Aug 21 2008
I almost think it’s time to create a new blog called “Security Stupidity”. The latest issue to catch my eye is Apple’s “it’s not a security problem because nobody noticed” declaration; Michael Arrington has pointed out that Apple has made it easy for someone to enumerate the me.com and mac.com email address range by making public folders that use the same name as the email address. I’m sure I can think of several dozen people who presented at Defcon a couple of weeks ago who could do this in a matter of hours.
Michael Arrington has this one dead to rights: the bad guys have probably already figured this one out and are taking advantage of it as you’re reading this. There’s no way to remove an account name from this list, which means that Apple has no way of fixing this information leak without a major overhaul of their systems. I didn’t sign up for a me.com address before and now I’m glad.

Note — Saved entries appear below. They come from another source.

`config.mk`:
```
export PLATFORM = sky130hd
export DESIGN_NAME = reader_register_map_chip_control
export DESIGN_NICKNAME = d
export VERILOG_FILES = /design/src/design/reader_regs_pkg.sv /design/src/design/reader_register_map_chip_control.sv
export SDC_FILE = /design/constraint.sdc
export NUM_CORES = 1
export LEC_CHECK = 0
export BUFFER_PORTS_ARGS = -buffer_cell sky130_fd_sc_hd__buf_4
export CORE_MARGIN = 4
export CORE_UTILIZATION = 55
export DETAILED_ROUTE_END_ITERATION = 6
export GPL_TIMING_DRIVEN = 0
export MAX_ROUTING_LAYER = met4
export PLACE_DENSITY = 0.85
export SLEW_MARGIN = 30
export SYNTH_ARGS = -nofsm -noshare
export SYNTH_HDL_FRONTEND = slang
export SYNTH_SLANG_ARGS = --single-unit
```
`constraint.sdc`:
```
create_clock -name ref_clk -period 2.35 [get_ports ref_clk]
set_clock_uncertainty 0.15 [all_clocks]
set_input_delay 0.235 -clock ref_clk [delete_from_list [all_inputs] [get_ports ref_clk]]
set_output_delay 0.235 -clock ref_clk [all_outputs]
set_load 0.01 [all_outputs]
```
`src/design/reader_regs_pkg.sv`:
```
package reader_regs_pkg;

	localparam int ADDR_W = 5;
	localparam int DATA_W = 8;
	localparam int NUM_REGS = 32;

	// Register addresses.
	localparam logic [4:0] ADDR_CHIP_STATE_CONTROL      = 5'h00;
	localparam logic [4:0] ADDR_PROTOCOL_SELECT_CONTROL = 5'h01;
	localparam logic [4:0] ADDR_TYPE_B_TRANSMIT_OPTIONS = 5'h02;
	localparam logic [4:0] ADDR_TYPE_A_FAST_RATE_OPTS   = 5'h03;
	localparam logic [4:0] ADDR_TRANSMIT_TIMER_HIGH     = 5'h04;
	localparam logic [4:0] ADDR_TRANSMIT_TIMER_LOW      = 5'h05;
	localparam logic [4:0] ADDR_TRANSMIT_PULSE_LENGTH   = 5'h06;
	localparam logic [4:0] ADDR_RECEIVE_NO_REPLY        = 5'h07;
	localparam logic [4:0] ADDR_RECEIVE_WAIT_TIME       = 5'h08;
	localparam logic [4:0] ADDR_MODULATOR_CLOCK_OUT     = 5'h09;
	localparam logic [4:0] ADDR_RECEIVE_SPECIAL         = 5'h0A;
	localparam logic [4:0] ADDR_REGULATOR_IO_CONTROL    = 5'h0B;
	localparam logic [4:0] ADDR_INTERRUPT_STATUS        = 5'h0C;
	localparam logic [4:0] ADDR_COLLISION_POS_IRQ_MASK  = 5'h0D;
	localparam logic [4:0] ADDR_COLLISION_POSITION      = 5'h0E;
	localparam logic [4:0] ADDR_SIGNAL_LEVEL_OSC        = 5'h0F;
	localparam logic [4:0] ADDR_SPECIAL_FUNCTION_A      = 5'h10;
	localparam logic [4:0] ADDR_SPECIAL_FUNCTION_B      = 5'h11;
	localparam logic [4:0] ADDR_FIFO_IRQ_THRESHOLDS     = 5'h14;
	localparam logic [4:0] ADDR_TEST_A                  = 5'h1A;
	localparam logic [4:0] ADDR_TEST_B                  = 5'h1B;
	localparam logic [4:0] ADDR_FIFO_STATE              = 5'h1C;
	localparam logic [4:0] ADDR_TRANSMIT_LENGTH_FIRST   = 5'h1D;
	localparam logic [4:0] ADDR_TRANSMIT_LENGTH_SECOND  = 5'h1E;
	localparam logic [4:0] ADDR_FIFO_DATA_PORT          = 5'h1F;

	// Preset values.
	localparam logic [7:0] RST_CHIP_STATE_CONTROL      = 8'h01;
	localparam logic [7:0] RST_PROTOCOL_SELECT_CONTROL = 8'h02;
	localparam logic [7:0] RST_TRANSMIT_TIMER          = 8'hC1;
	localparam logic [7:0] RST_RECEIVE_NO_REPLY        = 8'h0E;
	localparam logic [7:0] RST_RECEIVE_WAIT_TIME       = 8'h07;
	localparam logic [7:0] RST_MODULATOR_CLOCK_OUT     = 8'h91;
	localparam logic [7:0] RST_RECEIVE_SPECIAL         = 8'h10;
	localparam logic [7:0] RST_REGULATOR_IO_CONTROL    = 8'h87;
	localparam logic [7:0] RST_COLLISION_POS_IRQ_MASK  = 8'h3E;
	localparam logic [7:0] RST_ZERO                    = 8'h00;

	// Chip state control field positions.
	localparam int BIT_STANDBY          = 7;
	localparam int BIT_BYPASS_FRAMING   = 6;
	localparam int BIT_CARRIER_ENABLE   = 5;
	localparam int BIT_POWER_HALVE      = 4;
	localparam int BIT_AUX_INPUT_SELECT = 3;
	localparam int BIT_RESERVED         = 2;
	localparam int BIT_FORCE_RECEIVER   = 1;
	localparam int BIT_SUPPLY_RANGE     = 0;
	localparam logic [7:0] CHIP_STATE_WRITE_MASK = 8'hFB;

	// Protocol select control fields.
	localparam int BIT_DIRECT_MODE_TYPE = 6;
	localparam int PROTOCOL_CODE_W      = 5;

	// Wake-up time from standby.
	localparam int CLK_PERIOD_NS = 100;
	localparam int WAKE_TIME_NS  = 100000;
	localparam int WAKE_CYCLES   = (WAKE_TIME_NS + CLK_PERIOD_NS - 1) / CLK_PERIOD_NS;

	typedef enum logic [1:0] {
		power_active,
		power_standby,
		power_waking
	} power_state_e;

endpackage

```
`src/design/reader_register_map_chip_control.sv`:
```
`timescale 1ns/1ns
`default_nettype none

module reader_register_map_chip_control #(
	parameter int WAKE_COUNT = reader_regs_pkg::WAKE_CYCLES
) (
	// Clock and reset.
	input  wire logic                               ref_clk,
	input  wire logic                               rst_b,
	input  wire logic                               chip_enable,
	// Host register port.
	input  wire logic [reader_regs_pkg::ADDR_W-1:0] reg_addr,
	input  wire logic                               reg_write,
	input  wire logic                               reg_read,
	input  wire logic [reader_regs_pkg::DATA_W-1:0] reg_wdata,
	output logic      [reader_regs_pkg::DATA_W-1:0] reg_rdata,
	output logic                                    reg_rvalid,
	// Status from the reader core.
	input  wire logic [reader_regs_pkg::DATA_W-1:0] irq_status_in,
	input  wire logic [reader_regs_pkg::DATA_W-1:0] collision_pos_in,
	input  wire logic [reader_regs_pkg::DATA_W-1:0] signal_level_in,
	input  wire logic [reader_regs_pkg::DATA_W-1:0] fifo_state_in,
	input  wire logic [reader_regs_pkg::DATA_W-1:0] fifo_rdata_in,
	// FIFO data port strobes.
	output logic                                    fifo_write,
	output logic                                    fifo_read,
	output logic      [reader_regs_pkg::DATA_W-1:0] fifo_wdata,
	// Receive inputs.
	input  wire logic                               main_receive_input,
	input  wire logic                               aux_receive_input,
	output logic                                    selected_receive_input,
	// Chip control outputs.
	output logic                                    standby,
	output logic                                    regulators_on,
	output logic                                    oscillator_on,
	output logic                                    full_operation,
	output logic                                    framing_enable,
	output logic                                    direct_mode_0,
	output logic                                    direct_mode_1,
	output logic                                    transmitter_enable,
	output logic                                    receiver_enable,
	output logic                                    tx_oscillator_enable,
	output logic                                    output_power_halve,
	output logic                                    supply_range_select,
	output logic      [reader_regs_pkg::PROTOCOL_CODE_W-1:0] protocol_code
);
	import reader_regs_pkg::*;

	// Counter sized from the parameter so a long wake-up time cannot wrap it.
	localparam int WAKE_W = (WAKE_COUNT > 1) ? $clog2(WAKE_COUNT) : 1;

	typedef struct packed {
		logic [NUM_REGS-1:0][DATA_W-1:0] regs;
		power_state_e                    power;
		logic [WAKE_W-1:0]               wake_count;
		logic [DATA_W-1:0]               rdata;
		logic                            rvalid;
		logic                            fifo_write;
		logic                            fifo_read;
		logic [DATA_W-1:0]               fifo_wdata;
		logic                            rx_sel;
		logic                            standby;
		logic                            full_op;
		logic                            framing;
		logic                            direct_0;
		logic                            direct_1;
		logic                            tx_en;
		logic                            rx_en;
		logic                            tx_osc;
		logic                            half_power;
		logic                            supply_range;
		logic [PROTOCOL_CODE_W-1:0]      protocol;
	} state_s;

	state_s state;
	state_s next_state;

	// Preset value of each address; read-only and unlisted slots hold zero.
	function automatic logic [DATA_W-1:0] preset_of(input logic [ADDR_W-1:0] a);
		case (a)
			ADDR_CHIP_STATE_CONTROL:      preset_of = RST_CHIP_STATE_CONTROL;
			ADDR_PROTOCOL_SELECT_CONTROL: preset_of = RST_PROTOCOL_SELECT_CONTROL;
			ADDR_TRANSMIT_TIMER_HIGH:     preset_of = RST_TRANSMIT_TIMER;
			ADDR_TRANSMIT_TIMER_LOW:      preset_of = RST_TRANSMIT_TIMER;
			ADDR_RECEIVE_NO_REPLY:        preset_of = RST_RECEIVE_NO_REPLY;
			ADDR_RECEIVE_WAIT_TIME:       preset_of = RST_RECEIVE_WAIT_TIME;
			ADDR_MODULATOR_CLOCK_OUT:     preset_of = RST_MODULATOR_CLOCK_OUT;
			ADDR_RECEIVE_SPECIAL:         preset_of = RST_RECEIVE_SPECIAL;
			ADDR_REGULATOR_IO_CONTROL:    preset_of = RST_REGULATOR_IO_CONTROL;
			ADDR_COLLISION_POS_IRQ_MASK:  preset_of = RST_COLLISION_POS_IRQ_MASK;
			default:                      preset_of = RST_ZERO;
		endcase
	endfunction

	// Addresses whose contents are stored here and written by the host.
	function automatic logic is_stored(input logic [ADDR_W-1:0] a);
		case (a)
			ADDR_CHIP_STATE_CONTROL, ADDR_PROTOCOL_SELECT_CONTROL,
			ADDR_TYPE_B_TRANSMIT_OPTIONS, ADDR_TYPE_A_FAST_RATE_OPTS,
			ADDR_TRANSMIT_TIMER_HIGH, ADDR_TRANSMIT_TIMER_LOW,
			ADDR_TRANSMIT_PULSE_LENGTH, ADDR_RECEIVE_NO_REPLY,
			ADDR_RECEIVE_WAIT_TIME, ADDR_MODULATOR_CLOCK_OUT,
			ADDR_RECEIVE_SPECIAL, ADDR_REGULATOR_IO_CONTROL,
			ADDR_COLLISION_POS_IRQ_MASK, ADDR_SPECIAL_FUNCTION_A,
			ADDR_SPECIAL_FUNCTION_B, ADDR_FIFO_IRQ_THRESHOLDS,
			ADDR_TEST_A, ADDR_TEST_B,
			ADDR_TRANSMIT_LENGTH_FIRST, ADDR_TRANSMIT_LENGTH_SECOND:
				is_stored = 1'b1;
			default:
				is_stored = 1'b0;
		endcase
	endfunction

	logic [DATA_W-1:0] chip_ctl;
	logic [DATA_W-1:0] proto_ctl;
	logic [DATA_W-1:0] read_value;
	logic              ready;

	always_comb begin
		next_state = state;
		next_state.fifo_write = 1'b0;
		next_state.fifo_read = 1'b0;
		next_state.rvalid = 1'b0;
		read_value = RST_ZERO;

		case (reg_addr)
			ADDR_INTERRUPT_STATUS:   read_value = irq_status_in;
			ADDR_COLLISION_POSITION: read_value = collision_pos_in;
			ADDR_SIGNAL_LEVEL_OSC:   read_value = signal_level_in;
			ADDR_FIFO_STATE:         read_value = fifo_state_in;
			ADDR_FIFO_DATA_PORT:     read_value = fifo_rdata_in;
			default: begin
				if (is_stored(reg_addr)) begin
					read_value = state.regs[reg_addr];
				end
			end
		endcase

		if (reg_read) begin
			next_state.rdata = read_value;
			next_state.rvalid = 1'b1;
			next_state.fifo_read = (reg_addr == ADDR_FIFO_DATA_PORT);
		end

		if (reg_write) begin
			if (reg_addr == ADDR_FIFO_DATA_PORT) begin
				next_state.fifo_write = 1'b1;
				next_state.fifo_wdata = reg_wdata;
			end else if (reg_addr == ADDR_CHIP_STATE_CONTROL) begin
				next_state.regs[reg_addr] = reg_wdata & CHIP_STATE_WRITE_MASK;
			end else if (is_stored(reg_addr)) begin
				next_state.regs[reg_addr] = reg_wdata;
			end
		end

		// preset while the activate pin is low
		if (!chip_enable) begin
			for (int i = 0; i < NUM_REGS; i++) begin
				next_state.regs[i] = preset_of(ADDR_W'(i));
			end
		end

		chip_ctl = next_state.regs[ADDR_CHIP_STATE_CONTROL];
		proto_ctl = next_state.regs[ADDR_PROTOCOL_SELECT_CONTROL];

		case (state.power)
			power_active: begin
				if (chip_ctl[BIT_STANDBY]) begin
					next_state.power = power_standby;
				end
			end
			power_standby: begin
				if (!chip_ctl[BIT_STANDBY]) begin
					next_state.power = power_waking;
					next_state.wake_count = WAKE_W'(WAKE_COUNT - 1);
				end
			end
			power_waking: begin
				if (chip_ctl[BIT_STANDBY]) begin
					next_state.power = power_standby;
				end else if (state.wake_count == '0) begin
					next_state.power = power_active;
				end else begin
					next_state.wake_count = state.wake_count - WAKE_W'(1);
				end
			end
			default: begin
				next_state.power = power_active;
			end
		endcase
		ready = (next_state.power == power_active);

		next_state.standby = (next_state.power == power_standby);
		next_state.full_op = ready;

		next_state.framing = !chip_ctl[BIT_BYPASS_FRAMING];
		next_state.direct_0 = chip_ctl[BIT_BYPASS_FRAMING] && !proto_ctl[BIT_DIRECT_MODE_TYPE];
		next_state.direct_1 = chip_ctl[BIT_BYPASS_FRAMING] && proto_ctl[BIT_DIRECT_MODE_TYPE];

		next_state.tx_en = chip_ctl[BIT_CARRIER_ENABLE] && ready;
		next_state.rx_en = (chip_ctl[BIT_FORCE_RECEIVER] || chip_ctl[BIT_CARRIER_ENABLE]) && ready;
		next_state.tx_osc = (chip_ctl[BIT_FORCE_RECEIVER] || chip_ctl[BIT_CARRIER_ENABLE]) && ready;

		next_state.half_power = chip_ctl[BIT_POWER_HALVE];
		next_state.rx_sel = chip_ctl[BIT_AUX_INPUT_SELECT] ? aux_receive_input : main_receive_input;
		next_state.supply_range = chip_ctl[BIT_SUPPLY_RANGE];
		next_state.protocol = proto_ctl[PROTOCOL_CODE_W-1:0];
	end

	always_ff @(posedge ref_clk) begin
		if (!rst_b) begin
			for (int i = 0; i < NUM_REGS; i++) begin
				state.regs[i] <= preset_of(ADDR_W'(i));
			end
			state.power <= power_active;
			state.wake_count <= '0;
			state.rdata <= RST_ZERO;
			state.rvalid <= 1'b0;
			state.fifo_write <= 1'b0;
			state.fifo_read <= 1'b0;
			state.fifo_wdata <= RST_ZERO;
			state.rx_sel <= 1'b0;
			state.standby <= RST_CHIP_STATE_CONTROL[BIT_STANDBY];
			state.full_op <= !RST_CHIP_STATE_CONTROL[BIT_STANDBY];
			state.framing <= !RST_CHIP_STATE_CONTROL[BIT_BYPASS_FRAMING];
			state.direct_0 <= 1'b0;
			state.direct_1 <= 1'b0;
			state.tx_en <= RST_CHIP_STATE_CONTROL[BIT_CARRIER_ENABLE];
			state.rx_en <= 1'b0;
			state.tx_osc <= 1'b0;
			state.half_power <= RST_CHIP_STATE_CONTROL[BIT_POWER_HALVE];
			state.supply_range <= RST_CHIP_STATE_CONTROL[BIT_SUPPLY_RANGE];
			state.protocol <= RST_PROTOCOL_SELECT_CONTROL[PROTOCOL_CODE_W-1:0];
		end else begin
			state <= next_state;
		end
	end

	// Regulators and oscillator stay up in standby so wake-up needs no restart.
	assign regulators_on = 1'b1;
	assign oscillator_on = 1'b1;

	assign reg_rdata = state.rdata;
	assign reg_rvalid = state.rvalid;
	assign fifo_write = state.fifo_write;
	assign fifo_read = state.fifo_read;
	assign fifo_wdata = state.fifo_wdata;
	assign selected_receive_input = state.rx_sel;
	assign standby = state.standby;
	assign full_operation = state.full_op;
	assign framing_enable = state.framing;
	assign direct_mode_0 = state.direct_0;
	assign direct_mode_1 = state.direct_1;
	assign transmitter_enable = state.tx_en;
	assign receiver_enable = state.rx_en;
	assign tx_oscillator_enable = state.tx_osc;
	assign output_power_halve = state.half_power;
	assign supply_range_select = state.supply_range;
	assign protocol_code = state.protocol;

endmodule

`default_nettype wire

```
==> reports/metrics.cfg <==
[routing]
vias = 13424
viasPerCell = 6.48
drc = 0
drtIter0Drc = 1925
ant_nets = 0
dr.pass1.iters = 7
wl_per_cell_um = 26.4
totalWireLength_mm = 54.6

[yosys]
syn_area_sq_um = 13700
yosysTopAreaCell = dfxtp_1
yosys.cell_types.count = 71
synth-edff-count = 0
synth.ff_latch_count = 295
ys_seq_area_share_pct = 43.0
synth-async-reset-ratio_pct = 0
synth_top_area_share_pct = 43.0
synth_flop_cell = dfxtp_1
synthCells = 1571
yosysWarnings = 0
synthTopCellsByArea = dfxtp_1 43%, mux2i_1 16%, nand3_1 5.7%
syn_avg_cell_area_sq_um = 8.74

[setup_path]
end_kind = register
reg2reg_to = state[41]
critical_path_class = input pin to register
cp_data_required_time_ns = 2.65
r2r_cells = 7
r2r_start = state[35]
worstPathMaxFanout = 10
worstPathArrival_ns = 2.71
worstSetupStartpoint = reg_addr[0]
start_kind = input pin
rrSetupSlack_ns = 0.11

[worst_hold_path]
hold_start = reg_write
hold_path_class = input pin to register
whs_path_depth = 4
worstHoldEndpoint = state[62]

[clock_tree]
cts_root_buffer = clkbuf_16
clock_latency_ns = 0.58
clkTransAtPathRegs_ns = 0.06
cts_tree = done
h-tree-depth = 1
cts_made_buffers = 31
max-clock-path-buffers = 3
clock_sink_count = 295

[timing]
hold_viol = 0
finalMaxSlewViolations = 0
fin_crit_ns = 2.41
layout_setup_ws_ns = -0.0589
worst_slew_pin_slew_ns = 1.03
fin_setup_tns_ns = -0.152
setup_viol = 4
fin_crit_sh_pct = 103
max_freq_ghz = 0.415
max_slew_margin_pct = 31.2

[layout]
multiInputGateArea_sq_um = 7090
fill_cells = 1942
drive_above_1_share_pct = 16.5
finalNonFillerCells = 2072
regMostFlops = state
areaGrowthSynthToFinish_pct = 19.1
fin_util_pct = 66.8
final_cell_area_sq_um = 16400
design.final.nets = 1792
largest_reg_flops = 268
seq_area_sq_um = 5910

[placement]
dp_hpwl_mm = 39.4
io_buffers = 93
post-place-ws_ns = -1.15
placed_cell_area_sq_um = 14900
place_congestion = 1.03
dp.cells = 1989

[floorplan]
initial_utilization_pct = 56.1
core_sq_um = 24500
die_w_um = 166
rows = 57
pin_count = 97
die-area_sq_um = 27500
die_h_um = 166

[global_routing]
grtUsageTotal_pct = 38.9
grt_antenna_before_repair = 1
grt_pass1_wl_mm = 80.3
grt_max_degree = 16
grt_pass1_vias = 12566
overflow = 0

[power]
power.leakage_nw = 6.17
powerDensity_nw_per_um2 = 676
ir_drop_v = 0.000558

[run_status]
violations = setup timing
status = finished, violations left

[flow_run]
maxCapViolations = 0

I hope you’re not using your me.com or mac.com addresses for anything major, because they’re about to become spam magnets. This is the real power of full disclosure: Michael Arrington tried to tell them, they didn’t do anything so he disclosed, now Apple is going to pay the consequences, along with everyone who owns one of these email accounts.
Rather than admitting they’re wrong and fixing the problem (if that’s even possible), Apple will probably continue to deny this is a problem. But once it becomes a widespread issue, they’ll probably still deny it and quietly step up their behind the scenes anti-spam efforts. And we all know how well that’ll work.